WORK ITEM: Could you please retype all of the data below exactly?

Records from a dataset:
________

**config.mk**
```make
export PLATFORM = sky130hd
export DESIGN_NAME = window_peak_tracker_flat
export DESIGN_NICKNAME = d
export VERILOG_FILES = /design/src/rtl/window_peak_tracker_pkg.sv /design/src/rtl/window_peak_tracker_if.sv /design/src/rtl/window_peak_tracker_mag_compare16.sv /design/src/rtl/window_peak_tracker.sv /design/src/flat_wrapper.sv
export SDC_FILE = /design/constraint.sdc
export NUM_CORES = 1
export LEC_CHECK = 0
export CAP_MARGIN = 20
export CORE_MARGIN = 4
export CORE_UTILIZATION = 57
export CTS_CLUSTER_DIAMETER = 100
export DETAILED_ROUTE_END_ITERATION = 10
export HOLD_SLACK_MARGIN = 0.03
export PLACE_DENSITY = 0.9
export SLEW_MARGIN = 15
export SYNTH_ARGS = -nofsm -noshare
export SYNTH_HDL_FRONTEND = slang
export SYNTH_HIERARCHICAL = 1
export SYNTH_SLANG_ARGS = --single-unit
```
**constraint.sdc**
```tcl
create_clock -name clk -period 9.6 [get_ports clk]
set_input_delay 2.88 -clock clk [delete_from_list [all_inputs] [get_ports clk]]
set_output_delay 2.88 -clock clk [all_outputs]
set_load 0.05 [all_outputs]
```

________

WRITTEN REPLY:
**config.mk**
```make
export PLATFORM = sky130hd
export DESIGN_NAME = window_peak_tracker_flat
export DESIGN_NICKNAME = d
export VERILOG_FILES = /design/src/rtl/window_peak_tracker_pkg.sv /design/src/rtl/window_peak_tracker_if.sv /design/src/rtl/window_peak_tracker_mag_compare16.sv /design/src/rtl/window_peak_tracker.sv /design/src/flat_wrapper.sv
export SDC_FILE = /design/constraint.sdc
export NUM_CORES = 1
export LEC_CHECK = 0
export CAP_MARGIN = 20
export CORE_MARGIN = 4
export CORE_UTILIZATION = 57
export CTS_CLUSTER_DIAMETER = 100
export DETAILED_ROUTE_END_ITERATION = 10
export HOLD_SLACK_MARGIN = 0.03
export PLACE_DENSITY = 0.9
export SLEW_MARGIN = 15
export SYNTH_ARGS = -nofsm -noshare
export SYNTH_HDL_FRONTEND = slang
export SYNTH_HIERARCHICAL = 1
export SYNTH_SLANG_ARGS = --single-unit
```
**constraint.sdc**
```tcl
create_clock -name clk -period 9.6 [get_ports clk]
set_input_delay 2.88 -clock clk [delete_from_list [all_inputs] [get_ports clk]]
set_output_delay 2.88 -clock clk [all_outputs]
set_load 0.05 [all_outputs]
```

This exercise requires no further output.